Do you have a giant snap freezer or Liquid nitrogen chamber?


----------



## warra48 (11/4/10)

Cooling quickly is beneficial in precipitating the cold break, so you can't cool it too quickly.

If you discover the secret to cooling your wort too quickly, I'd love to know about it.


----------



## praxis178 (11/4/10)

warra48 said:


> Cooling quickly is beneficial in precipitating the cold break, so you can't cool it too quickly.
> 
> If you discover the secret to cooling your wort too quickly, I'd love to know about it.



Hmmm, sounds like an excuse for me to finally hook up my helium compressor unit -270C here I come! :super:


----------



## _HOME_BREW_WALLACE_ (11/4/10)

manticle said:


> I'm pretty sure no.
> 
> Do you have a giant snap freezer or Liquid nitrogen chamber?




LOL! not yet man! but i have a 40l plastic pail (cant use it as fermenter though), thinking if i can fill it with ice/water with about 30++M of PVC tube by the time the wort comes out the other side of the chiller its gotta BE cool right? i have grain/hops here for a double lager would love to chill my wort down to (or bloody close to) pitching temps 10-11C, even if needing to use sh*t loads of 3/8" tube and restricting the flow so it cools down enough. i would rather pitch my yeast after doing the brew, drop the fermenter in the fridge and forget about it for 4 weeks, instead of no-chill cube and playing "sterilising all the gear" the next day (most likely when hungover) and concentrate on drinking the final product. having said that the last couple of KNK lagers and AG's i did, i mixed/poured the wort and put it in the fridge, a few hours later i pitched a couple of packets of yeast. kind of a pointless reply i think now, but if it will work y not? 

EDIT: I'm typing toooo slow!


----------



## Nick JD (11/4/10)

Plastic is a good insulator.


----------



## Gout (11/4/10)

the PVC tube will make your life hard when it comes to cooling. can you get your hands on some copper tube? - you will get FAR better results. Need less length and should chill your wort better.

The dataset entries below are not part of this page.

`src/rtl/ovf_exception_unit.sv`:
```
// X-stage overflow exception unit: classifies ALU and mul/div overflow, registers the X/M
// exception flag and cause code, queues unmasked codes in a FIFO, and counts events per cause.
module ovf_exception_unit #(
  parameter int DATA_WIDTH = 32,
  parameter int FIFO_DEPTH = 4,
  parameter int CNT_WIDTH  = 8
) (
  input  logic                  clock,
  input  logic                  reset,
  input  logic [4:0]            global_opcode,
  input  logic [4:0]            alu_opcode,
  input  logic                  alu_ovf,
  input  logic                  stall,
  input  logic                  flush,
  input  logic                  muldiv_start,
  input  logic                  muldiv_done,
  input  logic                  muldiv_ovf,
  input  logic [4:0]            mask,
  input  logic                  fifo_pop,
  output logic                  fifo_valid,
  output logic [2:0]            fifo_code,
  output logic                  fifo_overrun,
  input  logic [2:0]            cnt_sel,
  input  logic                  cnt_clear,
  output logic [CNT_WIDTH-1:0]  cnt_value,
  output logic                  ovf,
  output logic [DATA_WIDTH-1:0] xm_o_ovf,
  output logic                  dbg_state
);

  localparam int AW = (FIFO_DEPTH > 1) ? $clog2(FIFO_DEPTH) : 1;

  typedef enum logic {
    ST_IDLE = 1'b0,
    ST_BUSY = 1'b1
  } state_t;

  state_t                  state_q, state_d;
  logic [2:0]              kind_q, kind_d;
  logic                    ovf_q, ovf_d;
  logic [DATA_WIDTH-1:0]   xm_q, xm_d;
  logic [2:0]              alu_code, md_code;
  logic                    evt;
  logic [2:0]              evt_code;
  logic [4:0]              code_onehot;
  logic                    push;

  logic [2:0]              mem_q [FIFO_DEPTH];
  logic [AW-1:0]           wr_q, wr_d, rd_q, rd_d;
  logic [AW:0]             count_q, count_d;
  logic                    overrun_q, overrun_d;
  logic                    full, pop_ok, push_ok;

  logic [CNT_WIDTH-1:0]    cnt_q [1:5];

  // Instruction decode into cause codes; 0 means "not this class of instruction".
  always_comb begin
    alu_code = 3'd0;
    md_code  = 3'd0;
    if (global_opcode == 5'b00101) begin
      alu_code = 3'd2;
    end else if (global_opcode == 5'b00000) begin
      case (alu_opcode)
        5'b00000: alu_code = 3'd1;
        5'b00001: alu_code = 3'd3;
        5'b00110: md_code  = 3'd4;
        5'b00111: md_code  = 3'd5;
        default: ;
      endcase
    end
  end

  always_comb begin
    state_d  = state_q;
    kind_d   = kind_q;
    evt      = 1'b0;
    evt_code = 3'd0;
    case (state_q)
      ST_IDLE: begin
        if (alu_code != 3'd0 && alu_ovf && !stall && !flush) begin
          evt      = 1'b1;
          evt_code = alu_code;
        end
        if (muldiv_start && md_code != 3'd0 && !flush) begin
          state_d = ST_BUSY;
          kind_d  = md_code;
        end
      end
      ST_BUSY: begin
        // A flush aborts the op even if the result arrives in the same cycle.
        if (flush) begin
          state_d = ST_IDLE;
        end else if (muldiv_done) begin
          state_d = ST_IDLE;
          if (muldiv_ovf) begin
            evt      = 1'b1;
            evt_code = kind_q;
          end
        end
      end
      default: state_d = ST_IDLE;
    endcase
  end

  always_comb begin
    code_onehot = 5'd1 << (evt_code - 3'd1);
    push        = evt && ((mask & code_onehot) == 5'd0);
    ovf_d       = push;
    xm_d        = push ? {{(DATA_WIDTH-3){1'b0}}, evt_code} : '0;
  end

  always_ff @(posedge clock or posedge reset) begin
    if (reset) begin
      state_q <= ST_IDLE;
      kind_q  <= 3'd0;
      ovf_q   <= 1'b0;
      xm_q    <= '0;
    end else begin
      state_q <= state_d;
      kind_q  <= kind_d;
      ovf_q   <= ovf_d;
      xm_q    <= xm_d;
    end
  end

  assign ovf       = ovf_q;
  assign xm_o_ovf  = xm_q;
  assign dbg_state = state_q;

  // FIFO: when full, a simultaneous pop frees the slot the push needs.
  always_comb begin
    full      = (count_q == (AW+1)'(FIFO_DEPTH));
    pop_ok    = fifo_pop && (count_q != '0);
    push_ok   = push && (!full || pop_ok);
    wr_d      = push_ok ? wr_q + 1'b1 : wr_q;
    rd_d      = pop_ok ? rd_q + 1'b1 : rd_q;
    count_d   = count_q;
    if (push_ok && !pop_ok) begin
      count_d = count_q + 1'b1;
    end else if (pop_ok && !push_ok) begin
      count_d = count_q - 1'b1;
    end
    overrun_d = overrun_q;
    if (cnt_clear) begin
      overrun_d = 1'b0;
    end else if (push && full && !pop_ok) begin
      overrun_d = 1'b1;
    end
  end

  always_ff @(posedge clock or posedge reset) begin
    if (reset) begin
      wr_q      <= '0;
      rd_q      <= '0;
      count_q   <= '0;
      overrun_q <= 1'b0;
    end else begin
      wr_q      <= wr_d;
      rd_q      <= rd_d;
      count_q   <= count_d;
      overrun_q <= overrun_d;
    end
  end

  always_ff @(posedge clock) begin
    if (push_ok) begin
      mem_q[wr_q] <= evt_code;
    end
  end

  assign fifo_valid   = (count_q != '0);
  assign fifo_code    = fifo_valid ? mem_q[rd_q] : 3'd0;
  assign fifo_overrun = overrun_q;

  // Counters see every raw event, masked or not.
  always_ff @(posedge clock or posedge reset) begin
    if (reset) begin
      for (int k = 1; k <= 5; k++) begin
        cnt_q[k] <= '0;
      end
    end else begin
      for (int k = 1; k <= 5; k++) begin
        if (cnt_clear) begin
          cnt_q[k] <= '0;
        end else if (evt && evt_code == k[2:0] && cnt_q[k] != '1) begin
          cnt_q[k] <= cnt_q[k] + 1'b1;
        end
      end
    end
  end

  always_comb begin
    cnt_value = '0;
    case (cnt_sel)
      3'd1: cnt_value = cnt_q[1];
      3'd2: cnt_value = cnt_q[2];
      3'd3: cnt_value = cnt_q[3];
      3'd4: cnt_value = cnt_q[4];
      3'd5: cnt_value = cnt_q[5];
      default: cnt_value = '0;
    endcase
  end

endmodule

```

that said the cost of freezing all that ice, you should be better off in the long run getting something like a plate chiller (if you have a rain water tank like myself - you wont use(waste) any water)

i get mine to under 20 deg easy and i am sure with a "pre chiller/ post chiller" or even a few hours in the fridge should get you down to about 10deg.

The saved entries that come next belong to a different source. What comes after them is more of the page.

==> config.mk <==
export PLATFORM = sky130hd
export DESIGN_NAME = counter_b4_monitor
export DESIGN_NICKNAME = d
export VERILOG_FILES = /design/src/rtl/counter_b4_pkg.sv /design/src/rtl/counter_b4_model.sv /design/src/rtl/counter_b4_monitor.sv
export SDC_FILE = /design/constraint.sdc
export NUM_CORES = 1
export LEC_CHECK = 0
export ABC_CLOCK_PERIOD_IN_PS = 2300
export BUFFER_PORTS_ARGS = -buffer_cell sky130_fd_sc_hd__buf_4
export CORE_ASPECT_RATIO = 1.75
export CORE_MARGIN = 10
export CORE_UTILIZATION = 40
export DETAILED_ROUTE_END_ITERATION = 10
export GPL_TIMING_DRIVEN = 0
export PLACE_DENSITY = 0.68
export REMOVE_ABC_BUFFERS = 1
export SLEW_MARGIN = 20
export SYNTH_ARGS = -nofsm -noshare
export SYNTH_HDL_FRONTEND = slang
export SYNTH_HIERARCHICAL = 1
export SYNTH_SLANG_ARGS = --single-unit
export TNS_END_PERCENT = 50
==> constraint.sdc <==
create_clock -name b4_clk -period 2.3 [get_ports b4_clk]
set_input_delay 0.345 -clock b4_clk [delete_from_list [all_inputs] [get_ports b4_clk]]
set_output_delay 0.345 -clock b4_clk [all_outputs]
set_load 0.05 [all_outputs]
==> src/rtl/counter_b4_pkg.sv <==
// Shared definitions for the counter_b4 family: mode encodings and monitor states.
package counter_b4_pkg;

  localparam logic [1:0] MODE_UP   = 2'b00;
  localparam logic [1:0] MODE_DOWN = 2'b01;
  localparam logic [1:0] MODE_UP3  = 2'b10;
  localparam logic [1:0] MODE_LOAD = 2'b11;

  typedef enum logic [1:0] {
    IDLE  = 2'b00,
    CHECK = 2'b01,
    FAULT = 2'b10
  } mon_state_e;

endpackage

==> src/rtl/counter_b4_model.sv <==
// Golden cycle-accurate model of counter_b4: Q/rco/load registers updated every edge.
module counter_b4_model
  import counter_b4_pkg::*;
#(
  parameter int WIDTH = 4
) (
  input  logic             clk,
  input  logic             rst_n,
  input  logic             dut_reset,
  input  logic             enable,
  input  logic [1:0]       mode,
  input  logic [WIDTH-1:0] d,
  output logic [WIDTH-1:0] q,
  output logic             rco,
  output logic             load
);

  logic [WIDTH:0]   up1_sum;
  logic [WIDTH:0]   up3_sum;
  logic [WIDTH-1:0] dn1_val;

  // The carry bit of the widened sums is exactly the rco condition for the up modes.
  assign up1_sum = {1'b0, q} + (WIDTH+1)'(1);
  assign up3_sum = {1'b0, q} + (WIDTH+1)'(3);
  assign dn1_val = q - WIDTH'(1);

  always_ff @(posedge clk or negedge rst_n) begin
    if (!rst_n) begin
      q    <= '0;
      rco  <= 1'b0;
      load <= 1'b0;
    end else if (dut_reset) begin
      q    <= '0;
      rco  <= 1'b0;
      load <= 1'b0;
    end else if (!enable) begin
      rco  <= 1'b0;
      load <= 1'b0;
    end else begin
      case (mode)
        MODE_UP: begin
          q    <= up1_sum[WIDTH-1:0];
          rco  <= up1_sum[WIDTH];
          load <= 1'b0;
        end
        MODE_DOWN: begin
          q    <= dn1_val;
          rco  <= (q == '0);
          load <= 1'b0;
        end
        MODE_UP3: begin
          q    <= up3_sum[WIDTH-1:0];
          rco  <= up3_sum[WIDTH];
          load <= 1'b0;
        end
        default: begin
          q    <= d;
          rco  <= 1'b0;
          load <= 1'b1;
        end
      endcase
    end
  end

endmodule

==> src/rtl/counter_b4_monitor.sv <==
// Passive checker for counter_b4: runs the golden model alongside the counter and
// flags, counts and snapshots any cycle where the observed outputs disagree.
module counter_b4_monitor
  import counter_b4_pkg::*;
#(
  parameter int WIDTH       = 4,
  parameter int ERR_CNT_W   = 8,
  parameter int STOP_ON_ERR = 0
) (
  input  logic                 b4_clk,
  input  logic                 b4_reset,
  input  logic                 b4_dut_reset,
  input  logic                 b4_enable,
  input  logic [1:0]           b4_mode,
  input  logic [WIDTH-1:0]     b4_D,
  input  logic [WIDTH-1:0]     b4_Q,
  input  logic                 b4_rco,
  input  logic                 b4_load,
  input  logic                 mon_clear,
  output logic                 mon_synced,
  output logic                 mon_err,
  output logic                 mon_err_sticky,
  output logic [ERR_CNT_W-1:0] mon_err_cnt,
  output logic [WIDTH+1:0]     mon_first_exp,
  output logic [WIDTH+1:0]     mon_first_obs
);

  function automatic logic [ERR_CNT_W-1:0] sat_inc(input logic [ERR_CNT_W-1:0] v);
    return (&v) ? v : v + ERR_CNT_W'(1);
  endfunction

  mon_state_e       state;
  logic [WIDTH-1:0] m_q;
  logic             m_rco;
  logic             m_load;
  logic [WIDTH+1:0] exp_p0;
  logic [WIDTH+1:0] obs_p0;
  logic             mismatch_p0;
  logic             sync_evt_p0;

  counter_b4_model #(.WIDTH(WIDTH)) u_model (
    .clk       (b4_clk),
    .rst_n     (b4_reset),
    .dut_reset (b4_dut_reset),
    .enable    (b4_enable),
    .mode      (b4_mode),
    .d         (b4_D),
    .q         (m_q),
    .rco       (m_rco),
    .load      (m_load)
  );

  // Stage p0: model and observed outputs, both produced by the previous edge.
  assign exp_p0      = {m_rco, m_load, m_q};
  assign obs_p0      = {b4_rco, b4_load, b4_Q};
  assign mismatch_p0 = (state == CHECK) && (obs_p0 !== exp_p0);
  assign sync_evt_p0 = b4_dut_reset || (b4_enable && (b4_mode == MODE_LOAD));
  assign mon_synced  = (state == CHECK);

  // Stage p1: registered verdict, count and first-failure snapshot.
  always_ff @(posedge b4_clk or negedge b4_reset) begin
    if (!b4_reset) begin
      state          <= IDLE;
      mon_err        <= 1'b0;
      mon_err_sticky <= 1'b0;
      mon_err_cnt    <= '0;
      mon_first_exp  <= '0;
      mon_first_obs  <= '0;
    end else if (mon_clear) begin
      state          <= IDLE;
      mon_err        <= 1'b0;
      mon_err_sticky <= 1'b0;
      mon_err_cnt    <= '0;
      mon_first_exp  <= '0;
      mon_first_obs  <= '0;
    end else begin
      mon_err <= mismatch_p0;
      case (state)
        IDLE:    if (sync_evt_p0) state <= CHECK;
        CHECK:   if (mismatch_p0 && (STOP_ON_ERR != 0)) state <= FAULT;
        FAULT:   state <= FAULT;
        default: state <= IDLE;
      endcase
      if (mismatch_p0) begin
        mon_err_cnt    <= sat_inc(mon_err_cnt);
        mon_err_sticky <= 1'b1;
        if (!mon_err_sticky) begin
          mon_first_exp <= exp_p0;
          mon_first_obs <= obs_p0;
        end
      end
    end
  end

endmodule

==> impl_metrics.py <==
metrics = {
    "outcome": {
        "outcome": "finished clean",
    },
    "drt": {
        "first_pass_iters": 4,
        "drtIter0Drc": 48,
        "vias": 1350,
        "drc": 0,
        "detail-route-antenna-nets": 0,
        "viasPerCell": 5.34,
        "wl_um": 3820,
        "wl_per_cell_um": 15.1,
    },
    "synth": {
        "yosys.area_share.adder": 0.0301,
        "yosys_warnings": 6,
        "ys_types": 39,
        "synth-xor-area-share": 0.0421,
        "ys.flop_type": "dfrtp_1",
        "synth-simple-area-share": 0.187,
        "avgSynthCellArea_um2": 10.0,
        "synth-edff-count": 0,
        "ys_ff_latch": 30,
        "synth_top_family_by_area": "simple AND/OR/NAND/NOR gates",
        "synth_seq_area_share": 0.451,
        "yosysTopAreaCell": "dfrtp_1",
        "synthTopCellsByArea": "dfrtp_1, mux2i_1, nor2_1",
        "synthMuxAreaShare": 0.0978,
        "synth_compound_area_frac": 0.143,
        "async_reset_ff_frac": 1.00,
        "yosysMostFrequentCell": "dfrtp_1",
        "syn_area_mm2": 0.00166,
        "synth_common_cells": "dfrtp_1, nor2_1, mux2i_1",
        "netlist_instances": 166,
        "synth_top_area_frac": 0.451,
    },
    "global_routing": {
        "grt_pass1_vias": 1403,
        "grt_use_total": 0.110,
        "grt_overflow": 0,
        "grt_first_pass_wirelength_um": 6330,
        "grt_max_degree": 31,
        "antenna_found_initial": 0,
    },
    "min_path": {
        "hold_class": "in2reg",
    },
    "sta": {
        "setup_viol": 0,
        "finalCritPeriodShare": 0.869,
        "period_minus_slack_ps": 2000,
        "rsz0062_at_grt": "false",
        "maxSlewHeadroom": 0.606,
        "hold_viol": 0,
        "clock_skew_ps": 3.96,
        "tns_ps": 0,
        "max_freq_mhz": 500,
        "worstMarginPinSlew_ps": 588,
        "slew_violations": 0,
    },
    "place": {
        "io_buffers": 39,
        "gp_congestion": 0.777,
        "placed_area_mm2": 0.00196,
        "dpl.cell_count": 245,
        "dp_hpwl_um": 2910,
    },
    "power_and_ir_drop": {
        "finalPower_mw": 1.22,
        "p_sw_frac": 0.298,
        "comb_power_share": 0.211,
        "p_per_area_mw_per_mm2": 593,
        "pwr-share-seq": 0.474,
        "leakagePower_nw": 0.975,
        "p_int_mw": 0.858,
        "p_sw_mw": 0.364,
        "vdd_ir_drop_max_uv": 455,
        "power_frac_clock": 0.314,
    },
    "cells_and_area": {
        "nFillCells": 407,
        "nets": 225,
        "multi_input_area_um2": 843,
        "final_util": 0.506,
        "regArea_um2": 751,
        "syn2layout_area_growth_pct": 23.9,
        "drive_gt1_frac": 0.250,
        "fin_cells": 253,
        "postLayoutCellArea_mm2": 0.00206,
        "diodes": 0,
    },
    "critical_path": {
        "crit_chain": "xnor2_1 > nand4_1 > o211ai_4 > mux2i_1 > nor2_1",
        "required_ps": 2450,
        "cp-end-kind": "flop",
        "crit_type": "reg2reg",
        "cp_max_fo": 13,
        "cp.arrival_ps": 2150,
        "startpoint_type": "flop",
        "cpPeakStageDelay_ps": 590,
        "crit_slowest_cell": "dfrtp_1",
    },
    "clock_network": {
        "postCtsSetupBuffers": 0,
        "cts_buffer_depth": 2,
        "cts_buffers": 5,
        "htreeDepth": 2,
        "clock-sinks": 30,
        "clkLatencyLatePin_ps": 270,
        "clkTransAtPathRegs_ps": 60,
        "cts-root-buf": "clkbuf_8",
        "cts_tree": "done",
    },
    "die": {
        "start_util": 0.408,
        "die_w_um": 68.7,
        "rows": 31,
        "die_h_um": 105,
        "boundaryPins": 40,
        "coreArea_mm2": 0.00407,
        "die-area_mm2": 0.00724,
    },
    "flow_run": {
        "max_cap_viol_count": 0,
    },
}
==> power by group through the flow <==
stage          clock network, mW  registers, mW  logic (mW)
6_report                   0.384          0.580       0.258
4_1_cts                    0.396          0.581       0.259
5_1_grt                    0.412          0.585       0.283
3_5_place_dp                   0          0.590       0.257
2_1_floorplan                  0          0.633       0.110
3_3_place_gp                   0          0.589       0.255
==> final timing paths <==
check	start	endpoint	slack, ps	depth (start not counted)
max in group asynchronous	b4_reset	mon_first_exp[1]	1490	2
setup reg to reg	u_model/q[2]	mon_first_exp[0]	300	5
hold reg to reg	state[1]	state[0]	450	1
setup / recovery	u_model/q[2]	mon_first_exp[0]	300	5
hold / removal	b4_dut_reset	u_model/q[1]	270	2
min in group asynchronous	b4_reset	mon_err_cnt[4]	530	2
==> critical path: cells and delay by family (launching register included) <==
kind            cells  cell delay, ps
compound gates      1             570
xor+xnor            1             170
flops               1             590
mux                 1             250
simple gates        2             300
==> cell families after synthesis <==
| family | count (synthesis) |
|---|---|
| adders and majority gates | 4 |
| muxes | 15 |
| buffers and inverters | 16 |
| DFF | 30 |
| xor gates and xnor gates | 8 |
| AOI/OAI and AO/OA | 36 |
| and+or+nand+nor | 57 |
==> routing by layer <==
layer,track usage,up-vias,share of wire
met5,0,-,0
li1,-,668,-
met2,0.193,38,0.52
met4,0.0453,0,0.014
met1,0.112,638,0.39
met3,0.0371,6,0.079
==> stage by stage <==
| step | hold WS, ps | setup slack [ps] |
|---|---|---|
| 6_report | 266 | 301 |
| 5_1_grt | 267 | 123 |
| 4_1_cts | 259 | 131 |
| 3_5_place_dp | 295 | 149 |
| 3_3_place_gp | 292 | 176 |
| 2_1_floorplan | 49.4 | 233 |
==> final cells by class <==
type                       instances  share of cell area
timing repair buffer              40               0.147
clock buffer                       7              0.0370
inverter                           7              0.0128
sequential                        30               0.364
tap                               49              0.0298
multi-input combinational        120               0.409
==> placed cells by master (no fill, tap or decap), types with 3 or more instances in the layout <==
cell type	n
buf_4	39
dfrtp_1	30
nor2_1	19
mux2i_1	14
a21oi_1	12
nand2_1	7
inv_1	7
xnor2_1	6
o31ai_1	6
or4_1	6
nand2b_1	6
clkbuf_8	5
o211ai_1	4
ha_1	4
a211oi_1	3
==> repair_timing <==
item | 4_1_cts | 5_1_grt
endpoints found under the setup margin | 0 | 6
gates resized for setup | 0 | 2
hold buffers | 1 | 0
endpoints found under the hold margin | 17 | 0
==> registers in the layout (all words and copies together), names as in the netlist <==
signal	flops
u_model/rco	1
mon_err_cnt	8
mon_err	1
mon_err_sticky	1
state	2
mon_first_obs	6
u_model/q	4
u_model/load	1
mon_first_exp	6
Power figures use the tool's default switching activity.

Infact i would try a chiller (plate/CFC etc) then your ice/tube chiller to get it to drop the final 10deg - this will mean the water does most of the work and you wont need so much ice etc


----------



## manticle (11/4/10)

As suggested, I'm not sure PVC will make the best cooling material. Maybe do a test in a small bucket of boiling water with length of the stuff and extrapolate but you'd be best going with some kind of metal. Copper is most often used in heating systems as well as chillers for this reason.


----------



## BoilerBoy (11/4/10)

This is what I have used ever since starting AG brewing 5-6 years ago.

25 1L blocks of ice will get 25L of wort down to 18-20C.

9m of copper tube works well, I will be making another one when I upgrade the brewery down the track with at least 12m of copper tube which I'm assuming will increase cooilng efficiency.

This current one was made on the hope it would work as I was advised it probably wouldn't, but has served me well for all this time.


Also 1L size blocks I think are a minimum size, crushed ice would melt far to quickly at a guess.

Cheers,
BB


----------



## manticle (11/4/10)

How does that work? hard to tell from the photo. Does the kettle just sit inside the coil or does the coil come away from its fixing and sit inside the wort but draw water from the ice bath?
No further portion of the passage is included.